Work order:
Pull out each line of the records holding the string "decap".

Records to process:
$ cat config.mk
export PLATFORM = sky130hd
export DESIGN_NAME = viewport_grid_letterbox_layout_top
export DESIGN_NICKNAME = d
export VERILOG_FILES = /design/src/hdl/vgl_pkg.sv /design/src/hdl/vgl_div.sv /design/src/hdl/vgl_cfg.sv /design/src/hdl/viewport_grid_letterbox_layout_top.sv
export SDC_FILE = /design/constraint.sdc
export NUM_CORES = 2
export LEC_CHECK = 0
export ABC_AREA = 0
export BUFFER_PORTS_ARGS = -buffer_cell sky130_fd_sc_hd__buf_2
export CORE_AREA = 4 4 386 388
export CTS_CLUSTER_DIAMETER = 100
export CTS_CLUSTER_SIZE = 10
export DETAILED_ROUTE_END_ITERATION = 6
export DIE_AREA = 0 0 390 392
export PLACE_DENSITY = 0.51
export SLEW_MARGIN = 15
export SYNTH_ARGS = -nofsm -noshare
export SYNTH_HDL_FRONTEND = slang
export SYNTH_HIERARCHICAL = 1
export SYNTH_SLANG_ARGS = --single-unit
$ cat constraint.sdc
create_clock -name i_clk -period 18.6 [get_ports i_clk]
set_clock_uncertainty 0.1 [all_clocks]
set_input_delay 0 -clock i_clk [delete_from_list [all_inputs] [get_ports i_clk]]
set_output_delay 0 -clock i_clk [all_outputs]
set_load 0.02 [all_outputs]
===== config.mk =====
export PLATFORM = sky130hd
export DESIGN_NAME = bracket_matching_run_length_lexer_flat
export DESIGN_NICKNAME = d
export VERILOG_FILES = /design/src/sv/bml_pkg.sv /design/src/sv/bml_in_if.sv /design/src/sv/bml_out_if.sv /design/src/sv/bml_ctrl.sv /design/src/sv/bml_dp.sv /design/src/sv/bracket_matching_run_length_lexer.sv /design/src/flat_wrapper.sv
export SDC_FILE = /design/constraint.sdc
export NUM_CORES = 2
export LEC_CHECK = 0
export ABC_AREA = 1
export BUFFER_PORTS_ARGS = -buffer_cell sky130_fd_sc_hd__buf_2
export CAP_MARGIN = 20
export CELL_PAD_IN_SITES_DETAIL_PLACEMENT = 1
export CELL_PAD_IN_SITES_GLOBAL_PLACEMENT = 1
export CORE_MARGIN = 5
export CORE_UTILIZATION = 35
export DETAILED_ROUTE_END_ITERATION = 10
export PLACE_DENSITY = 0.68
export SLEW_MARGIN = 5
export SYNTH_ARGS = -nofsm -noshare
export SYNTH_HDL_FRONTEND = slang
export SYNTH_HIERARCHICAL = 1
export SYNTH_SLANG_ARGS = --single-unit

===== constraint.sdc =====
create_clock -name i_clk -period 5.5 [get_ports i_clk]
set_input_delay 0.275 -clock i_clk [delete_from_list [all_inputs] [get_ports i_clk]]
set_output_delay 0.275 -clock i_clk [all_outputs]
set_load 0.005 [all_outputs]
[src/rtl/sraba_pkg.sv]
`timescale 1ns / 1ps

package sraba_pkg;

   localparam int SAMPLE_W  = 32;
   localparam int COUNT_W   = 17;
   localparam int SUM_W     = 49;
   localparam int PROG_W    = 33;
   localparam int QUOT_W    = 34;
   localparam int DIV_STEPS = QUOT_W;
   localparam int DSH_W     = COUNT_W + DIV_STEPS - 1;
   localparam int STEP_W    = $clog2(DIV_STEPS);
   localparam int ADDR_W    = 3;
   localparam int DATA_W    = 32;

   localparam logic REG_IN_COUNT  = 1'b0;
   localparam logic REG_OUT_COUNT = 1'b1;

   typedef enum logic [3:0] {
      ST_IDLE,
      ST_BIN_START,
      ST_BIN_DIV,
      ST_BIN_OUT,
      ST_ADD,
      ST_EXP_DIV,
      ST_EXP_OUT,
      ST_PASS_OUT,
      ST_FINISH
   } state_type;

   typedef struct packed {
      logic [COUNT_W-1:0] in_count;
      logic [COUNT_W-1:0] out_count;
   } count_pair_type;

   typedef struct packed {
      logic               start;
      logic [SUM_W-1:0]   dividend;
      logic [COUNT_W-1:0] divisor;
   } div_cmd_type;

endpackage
==
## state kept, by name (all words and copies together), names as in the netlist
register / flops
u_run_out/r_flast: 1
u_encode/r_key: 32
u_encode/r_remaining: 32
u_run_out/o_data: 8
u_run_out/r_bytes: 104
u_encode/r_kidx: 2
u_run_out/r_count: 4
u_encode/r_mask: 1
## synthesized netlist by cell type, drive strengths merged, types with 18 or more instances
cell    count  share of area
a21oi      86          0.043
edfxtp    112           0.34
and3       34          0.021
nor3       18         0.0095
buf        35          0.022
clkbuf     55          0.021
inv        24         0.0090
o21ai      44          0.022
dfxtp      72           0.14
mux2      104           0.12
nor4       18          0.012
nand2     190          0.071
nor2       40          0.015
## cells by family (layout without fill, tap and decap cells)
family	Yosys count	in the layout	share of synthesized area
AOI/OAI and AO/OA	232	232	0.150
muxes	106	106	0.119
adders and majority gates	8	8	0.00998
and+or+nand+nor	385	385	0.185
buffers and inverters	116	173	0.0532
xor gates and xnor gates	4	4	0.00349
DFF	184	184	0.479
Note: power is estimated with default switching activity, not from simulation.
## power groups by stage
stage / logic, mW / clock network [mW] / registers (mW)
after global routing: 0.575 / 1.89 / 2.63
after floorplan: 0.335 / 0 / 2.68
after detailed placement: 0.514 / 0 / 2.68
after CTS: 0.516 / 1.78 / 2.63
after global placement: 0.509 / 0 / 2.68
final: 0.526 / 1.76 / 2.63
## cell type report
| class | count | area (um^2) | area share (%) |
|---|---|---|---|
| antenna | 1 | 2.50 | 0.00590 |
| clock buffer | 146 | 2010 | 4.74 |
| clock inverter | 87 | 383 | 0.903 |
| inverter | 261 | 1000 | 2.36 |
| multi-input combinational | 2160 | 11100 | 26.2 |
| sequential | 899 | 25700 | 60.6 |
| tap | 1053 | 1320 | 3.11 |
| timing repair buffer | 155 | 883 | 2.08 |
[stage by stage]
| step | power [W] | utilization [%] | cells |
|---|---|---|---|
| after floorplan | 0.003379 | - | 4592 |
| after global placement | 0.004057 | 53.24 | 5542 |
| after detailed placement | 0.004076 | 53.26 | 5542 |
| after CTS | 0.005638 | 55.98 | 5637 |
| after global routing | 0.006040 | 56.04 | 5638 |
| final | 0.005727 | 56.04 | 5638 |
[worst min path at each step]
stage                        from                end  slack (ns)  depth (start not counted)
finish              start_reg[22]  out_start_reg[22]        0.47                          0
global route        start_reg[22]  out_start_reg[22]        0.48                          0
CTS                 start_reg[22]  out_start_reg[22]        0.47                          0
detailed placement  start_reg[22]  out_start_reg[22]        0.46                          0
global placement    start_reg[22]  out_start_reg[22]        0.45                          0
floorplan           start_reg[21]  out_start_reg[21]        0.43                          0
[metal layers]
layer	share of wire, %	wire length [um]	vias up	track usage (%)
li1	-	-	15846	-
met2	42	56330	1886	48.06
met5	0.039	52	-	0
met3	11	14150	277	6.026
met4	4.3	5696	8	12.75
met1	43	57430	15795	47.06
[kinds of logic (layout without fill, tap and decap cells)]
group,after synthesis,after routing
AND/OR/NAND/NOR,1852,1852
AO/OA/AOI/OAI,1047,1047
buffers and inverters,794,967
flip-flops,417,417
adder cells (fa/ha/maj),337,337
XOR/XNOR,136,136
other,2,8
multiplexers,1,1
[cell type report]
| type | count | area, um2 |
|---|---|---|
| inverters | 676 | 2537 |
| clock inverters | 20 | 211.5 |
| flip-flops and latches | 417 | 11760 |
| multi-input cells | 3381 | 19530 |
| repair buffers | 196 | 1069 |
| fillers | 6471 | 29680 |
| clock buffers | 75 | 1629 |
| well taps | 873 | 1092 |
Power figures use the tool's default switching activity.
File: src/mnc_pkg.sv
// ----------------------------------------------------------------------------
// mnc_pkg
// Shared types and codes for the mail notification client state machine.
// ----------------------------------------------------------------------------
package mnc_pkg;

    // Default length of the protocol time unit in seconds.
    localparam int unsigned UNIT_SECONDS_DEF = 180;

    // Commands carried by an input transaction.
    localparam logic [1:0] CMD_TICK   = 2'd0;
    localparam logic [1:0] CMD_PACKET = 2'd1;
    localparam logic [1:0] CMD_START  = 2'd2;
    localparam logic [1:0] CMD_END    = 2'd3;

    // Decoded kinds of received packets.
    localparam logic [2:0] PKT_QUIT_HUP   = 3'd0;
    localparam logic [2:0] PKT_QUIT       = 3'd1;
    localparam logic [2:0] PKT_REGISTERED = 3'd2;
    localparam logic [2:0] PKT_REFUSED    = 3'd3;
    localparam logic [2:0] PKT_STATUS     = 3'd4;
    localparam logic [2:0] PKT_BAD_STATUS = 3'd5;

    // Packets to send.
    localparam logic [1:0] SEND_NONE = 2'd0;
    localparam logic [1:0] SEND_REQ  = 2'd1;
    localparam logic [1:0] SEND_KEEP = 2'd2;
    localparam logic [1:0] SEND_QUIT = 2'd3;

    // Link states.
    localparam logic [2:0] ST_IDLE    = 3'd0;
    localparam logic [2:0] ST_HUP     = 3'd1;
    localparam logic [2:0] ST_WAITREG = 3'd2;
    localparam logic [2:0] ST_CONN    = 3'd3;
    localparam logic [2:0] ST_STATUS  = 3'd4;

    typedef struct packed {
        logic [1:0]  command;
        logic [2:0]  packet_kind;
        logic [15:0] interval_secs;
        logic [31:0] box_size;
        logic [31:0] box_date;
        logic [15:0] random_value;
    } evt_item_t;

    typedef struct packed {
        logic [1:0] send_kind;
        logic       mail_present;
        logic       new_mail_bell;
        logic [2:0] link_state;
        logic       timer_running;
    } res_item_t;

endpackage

Answer box:
## cells by family (layout without fill, tap and decap cells)
[kinds of logic (layout without fill, tap and decap cells)]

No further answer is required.